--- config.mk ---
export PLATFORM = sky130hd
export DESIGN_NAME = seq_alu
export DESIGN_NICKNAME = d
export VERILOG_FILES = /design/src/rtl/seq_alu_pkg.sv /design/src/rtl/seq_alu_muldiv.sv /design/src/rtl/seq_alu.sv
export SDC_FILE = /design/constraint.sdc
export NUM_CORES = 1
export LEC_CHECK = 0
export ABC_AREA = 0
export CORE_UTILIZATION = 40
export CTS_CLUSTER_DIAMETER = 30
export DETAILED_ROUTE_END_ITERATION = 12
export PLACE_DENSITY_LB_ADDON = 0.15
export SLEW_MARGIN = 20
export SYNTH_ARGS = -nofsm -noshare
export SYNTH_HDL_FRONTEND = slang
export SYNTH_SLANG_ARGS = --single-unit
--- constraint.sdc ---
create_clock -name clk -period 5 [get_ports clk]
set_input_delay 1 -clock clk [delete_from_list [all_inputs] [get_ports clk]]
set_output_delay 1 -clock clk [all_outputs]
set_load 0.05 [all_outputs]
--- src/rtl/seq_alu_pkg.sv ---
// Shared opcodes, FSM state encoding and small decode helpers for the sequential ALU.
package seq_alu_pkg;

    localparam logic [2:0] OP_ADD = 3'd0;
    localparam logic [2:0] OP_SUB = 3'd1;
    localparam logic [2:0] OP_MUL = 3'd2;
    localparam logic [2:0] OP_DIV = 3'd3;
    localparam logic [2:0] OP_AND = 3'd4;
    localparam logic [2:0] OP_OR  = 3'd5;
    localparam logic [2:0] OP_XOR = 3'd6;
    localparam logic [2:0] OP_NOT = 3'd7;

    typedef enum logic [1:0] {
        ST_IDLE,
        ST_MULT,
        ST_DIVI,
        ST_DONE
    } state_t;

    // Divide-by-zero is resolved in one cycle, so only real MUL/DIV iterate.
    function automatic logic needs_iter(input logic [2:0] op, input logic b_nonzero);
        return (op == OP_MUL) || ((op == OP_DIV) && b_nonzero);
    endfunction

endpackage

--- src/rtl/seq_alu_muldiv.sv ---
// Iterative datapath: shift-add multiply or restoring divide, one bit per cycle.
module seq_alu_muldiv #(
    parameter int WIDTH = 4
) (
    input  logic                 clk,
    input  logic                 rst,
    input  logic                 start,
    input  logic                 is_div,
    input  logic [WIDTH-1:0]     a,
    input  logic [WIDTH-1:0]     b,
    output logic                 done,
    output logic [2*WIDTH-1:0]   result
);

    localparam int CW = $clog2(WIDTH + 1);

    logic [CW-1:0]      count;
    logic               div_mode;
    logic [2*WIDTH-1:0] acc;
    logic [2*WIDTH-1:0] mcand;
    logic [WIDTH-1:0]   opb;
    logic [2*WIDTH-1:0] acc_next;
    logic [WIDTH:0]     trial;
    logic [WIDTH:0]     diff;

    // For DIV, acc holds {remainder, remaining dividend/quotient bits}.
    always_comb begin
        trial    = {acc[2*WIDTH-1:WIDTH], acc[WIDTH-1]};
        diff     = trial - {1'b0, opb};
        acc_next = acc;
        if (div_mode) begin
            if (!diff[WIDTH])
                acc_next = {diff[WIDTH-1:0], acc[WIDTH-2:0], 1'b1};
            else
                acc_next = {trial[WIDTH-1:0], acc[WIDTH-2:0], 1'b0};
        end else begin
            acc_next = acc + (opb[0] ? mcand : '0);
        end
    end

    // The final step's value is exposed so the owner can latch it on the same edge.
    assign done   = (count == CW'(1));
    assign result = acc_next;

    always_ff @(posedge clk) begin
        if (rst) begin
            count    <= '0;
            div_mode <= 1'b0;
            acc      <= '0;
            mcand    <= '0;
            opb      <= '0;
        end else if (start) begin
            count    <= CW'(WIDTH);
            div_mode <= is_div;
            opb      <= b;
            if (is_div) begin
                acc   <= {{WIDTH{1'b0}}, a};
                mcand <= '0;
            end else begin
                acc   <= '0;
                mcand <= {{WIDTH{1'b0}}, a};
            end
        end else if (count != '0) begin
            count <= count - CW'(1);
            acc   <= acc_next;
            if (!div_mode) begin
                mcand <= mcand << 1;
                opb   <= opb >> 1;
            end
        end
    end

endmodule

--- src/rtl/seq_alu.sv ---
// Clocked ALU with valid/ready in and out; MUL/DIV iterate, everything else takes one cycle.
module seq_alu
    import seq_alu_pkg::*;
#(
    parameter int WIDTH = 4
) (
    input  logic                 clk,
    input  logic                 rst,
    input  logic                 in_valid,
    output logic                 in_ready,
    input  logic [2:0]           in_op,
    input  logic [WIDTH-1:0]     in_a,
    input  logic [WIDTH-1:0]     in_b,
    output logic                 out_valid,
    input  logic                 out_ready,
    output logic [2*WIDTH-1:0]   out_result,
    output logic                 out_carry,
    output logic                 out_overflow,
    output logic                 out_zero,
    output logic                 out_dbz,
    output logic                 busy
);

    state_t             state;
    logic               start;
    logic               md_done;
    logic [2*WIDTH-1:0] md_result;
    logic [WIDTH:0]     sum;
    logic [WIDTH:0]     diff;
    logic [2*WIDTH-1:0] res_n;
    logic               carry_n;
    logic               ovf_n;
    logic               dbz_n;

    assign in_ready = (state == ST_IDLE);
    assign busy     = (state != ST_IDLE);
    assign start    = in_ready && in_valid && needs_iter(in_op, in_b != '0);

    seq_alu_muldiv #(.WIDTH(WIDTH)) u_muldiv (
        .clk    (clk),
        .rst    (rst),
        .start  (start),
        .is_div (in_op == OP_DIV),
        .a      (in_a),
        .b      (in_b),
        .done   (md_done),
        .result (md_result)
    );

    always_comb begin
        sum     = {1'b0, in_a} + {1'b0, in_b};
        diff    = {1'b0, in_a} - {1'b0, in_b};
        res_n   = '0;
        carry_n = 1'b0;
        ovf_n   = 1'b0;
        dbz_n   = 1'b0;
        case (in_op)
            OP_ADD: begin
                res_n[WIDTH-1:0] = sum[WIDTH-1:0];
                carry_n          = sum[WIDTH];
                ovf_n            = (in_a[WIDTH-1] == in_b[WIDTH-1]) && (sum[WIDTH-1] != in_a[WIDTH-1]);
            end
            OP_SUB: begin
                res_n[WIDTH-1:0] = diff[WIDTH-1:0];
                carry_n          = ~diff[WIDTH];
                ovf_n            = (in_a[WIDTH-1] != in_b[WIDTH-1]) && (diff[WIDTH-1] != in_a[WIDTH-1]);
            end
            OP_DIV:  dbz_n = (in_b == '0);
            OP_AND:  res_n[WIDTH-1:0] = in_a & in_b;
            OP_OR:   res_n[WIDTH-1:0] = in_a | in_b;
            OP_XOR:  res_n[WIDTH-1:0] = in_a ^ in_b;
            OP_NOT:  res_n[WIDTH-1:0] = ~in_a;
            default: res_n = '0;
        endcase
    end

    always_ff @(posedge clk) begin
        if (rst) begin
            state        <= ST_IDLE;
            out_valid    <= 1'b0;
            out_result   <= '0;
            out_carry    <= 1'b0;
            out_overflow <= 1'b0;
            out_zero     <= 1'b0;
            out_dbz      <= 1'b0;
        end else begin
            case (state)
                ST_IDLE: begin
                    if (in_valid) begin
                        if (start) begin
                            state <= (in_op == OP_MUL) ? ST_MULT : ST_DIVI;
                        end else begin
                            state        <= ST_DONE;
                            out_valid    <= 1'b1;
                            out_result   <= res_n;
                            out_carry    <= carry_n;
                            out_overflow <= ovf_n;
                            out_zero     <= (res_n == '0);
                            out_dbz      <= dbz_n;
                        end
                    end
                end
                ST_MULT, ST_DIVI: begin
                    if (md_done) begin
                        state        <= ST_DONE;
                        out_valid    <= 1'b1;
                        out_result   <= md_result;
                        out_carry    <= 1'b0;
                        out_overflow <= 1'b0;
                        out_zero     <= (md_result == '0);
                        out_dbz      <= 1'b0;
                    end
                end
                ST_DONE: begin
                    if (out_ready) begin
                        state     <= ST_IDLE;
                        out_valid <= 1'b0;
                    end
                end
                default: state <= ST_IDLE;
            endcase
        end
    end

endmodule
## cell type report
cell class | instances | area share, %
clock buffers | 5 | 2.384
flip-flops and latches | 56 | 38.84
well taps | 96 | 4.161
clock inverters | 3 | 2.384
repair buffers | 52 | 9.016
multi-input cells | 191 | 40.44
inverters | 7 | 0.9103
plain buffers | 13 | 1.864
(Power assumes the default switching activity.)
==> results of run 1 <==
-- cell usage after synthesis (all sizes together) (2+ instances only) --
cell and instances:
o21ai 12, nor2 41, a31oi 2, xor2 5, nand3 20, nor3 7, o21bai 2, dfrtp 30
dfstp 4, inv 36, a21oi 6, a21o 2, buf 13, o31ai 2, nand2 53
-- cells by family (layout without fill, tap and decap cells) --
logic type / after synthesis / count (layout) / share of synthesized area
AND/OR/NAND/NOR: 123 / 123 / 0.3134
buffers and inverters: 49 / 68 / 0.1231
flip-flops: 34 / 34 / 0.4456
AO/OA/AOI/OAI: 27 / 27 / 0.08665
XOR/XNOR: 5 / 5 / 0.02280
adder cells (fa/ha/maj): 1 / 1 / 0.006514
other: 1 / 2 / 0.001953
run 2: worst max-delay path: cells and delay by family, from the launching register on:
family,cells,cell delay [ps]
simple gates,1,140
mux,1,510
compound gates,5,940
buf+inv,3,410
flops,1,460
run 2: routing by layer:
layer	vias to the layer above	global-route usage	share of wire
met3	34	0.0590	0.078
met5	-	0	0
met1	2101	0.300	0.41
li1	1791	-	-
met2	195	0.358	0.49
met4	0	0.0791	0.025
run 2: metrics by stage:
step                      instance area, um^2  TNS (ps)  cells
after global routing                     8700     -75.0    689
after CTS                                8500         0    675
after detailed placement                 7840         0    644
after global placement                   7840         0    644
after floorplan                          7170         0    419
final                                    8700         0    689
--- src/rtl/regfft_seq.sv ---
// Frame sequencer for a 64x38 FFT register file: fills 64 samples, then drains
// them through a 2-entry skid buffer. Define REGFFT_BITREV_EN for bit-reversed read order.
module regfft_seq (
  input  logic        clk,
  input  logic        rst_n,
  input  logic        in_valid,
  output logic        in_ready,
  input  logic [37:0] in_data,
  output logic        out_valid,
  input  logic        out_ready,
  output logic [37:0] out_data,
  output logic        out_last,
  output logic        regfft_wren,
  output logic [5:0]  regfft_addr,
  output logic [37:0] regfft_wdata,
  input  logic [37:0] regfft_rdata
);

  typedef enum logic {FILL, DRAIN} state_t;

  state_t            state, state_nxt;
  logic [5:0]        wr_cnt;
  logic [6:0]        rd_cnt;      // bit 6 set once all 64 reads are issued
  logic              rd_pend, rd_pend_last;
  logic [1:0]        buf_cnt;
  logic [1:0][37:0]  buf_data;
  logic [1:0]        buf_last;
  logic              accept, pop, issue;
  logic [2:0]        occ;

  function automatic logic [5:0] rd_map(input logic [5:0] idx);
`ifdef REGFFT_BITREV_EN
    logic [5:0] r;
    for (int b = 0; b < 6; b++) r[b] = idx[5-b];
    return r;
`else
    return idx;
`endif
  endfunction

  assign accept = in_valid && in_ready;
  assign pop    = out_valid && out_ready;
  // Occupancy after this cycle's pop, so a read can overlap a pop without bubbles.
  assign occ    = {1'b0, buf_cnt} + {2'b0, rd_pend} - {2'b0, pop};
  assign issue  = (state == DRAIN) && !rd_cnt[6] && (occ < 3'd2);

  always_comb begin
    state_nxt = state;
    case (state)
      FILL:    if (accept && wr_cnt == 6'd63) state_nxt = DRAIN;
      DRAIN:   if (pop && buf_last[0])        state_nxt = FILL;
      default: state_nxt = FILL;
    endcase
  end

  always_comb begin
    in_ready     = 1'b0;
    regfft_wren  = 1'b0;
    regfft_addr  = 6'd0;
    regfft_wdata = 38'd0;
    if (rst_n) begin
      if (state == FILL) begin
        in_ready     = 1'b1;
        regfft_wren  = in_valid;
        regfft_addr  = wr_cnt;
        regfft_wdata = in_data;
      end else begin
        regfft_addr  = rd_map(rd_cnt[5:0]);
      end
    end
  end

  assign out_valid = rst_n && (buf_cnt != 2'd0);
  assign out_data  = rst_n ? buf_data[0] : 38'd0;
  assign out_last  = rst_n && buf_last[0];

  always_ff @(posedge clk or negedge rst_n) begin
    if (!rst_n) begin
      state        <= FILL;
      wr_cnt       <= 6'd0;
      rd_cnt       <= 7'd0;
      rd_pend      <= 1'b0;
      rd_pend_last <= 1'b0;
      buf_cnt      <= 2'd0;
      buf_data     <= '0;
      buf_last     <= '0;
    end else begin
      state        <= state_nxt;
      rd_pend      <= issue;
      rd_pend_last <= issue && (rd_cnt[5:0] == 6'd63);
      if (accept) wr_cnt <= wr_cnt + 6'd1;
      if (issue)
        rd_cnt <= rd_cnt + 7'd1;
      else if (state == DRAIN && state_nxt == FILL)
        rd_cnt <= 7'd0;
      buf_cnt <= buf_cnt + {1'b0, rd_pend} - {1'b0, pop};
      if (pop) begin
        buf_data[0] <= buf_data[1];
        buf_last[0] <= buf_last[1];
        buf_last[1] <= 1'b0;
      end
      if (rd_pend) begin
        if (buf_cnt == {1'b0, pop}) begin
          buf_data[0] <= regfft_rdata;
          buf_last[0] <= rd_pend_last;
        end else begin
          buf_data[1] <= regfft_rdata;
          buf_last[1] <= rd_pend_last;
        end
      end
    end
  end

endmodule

________________________________________

• [Task statement]
Pull every line containing the word "global" out of the material and copy it.

• [Output below]
layer	vias to the layer above	global-route usage	share of wire
after global routing                     8700     -75.0    689
after global placement                   7840         0    644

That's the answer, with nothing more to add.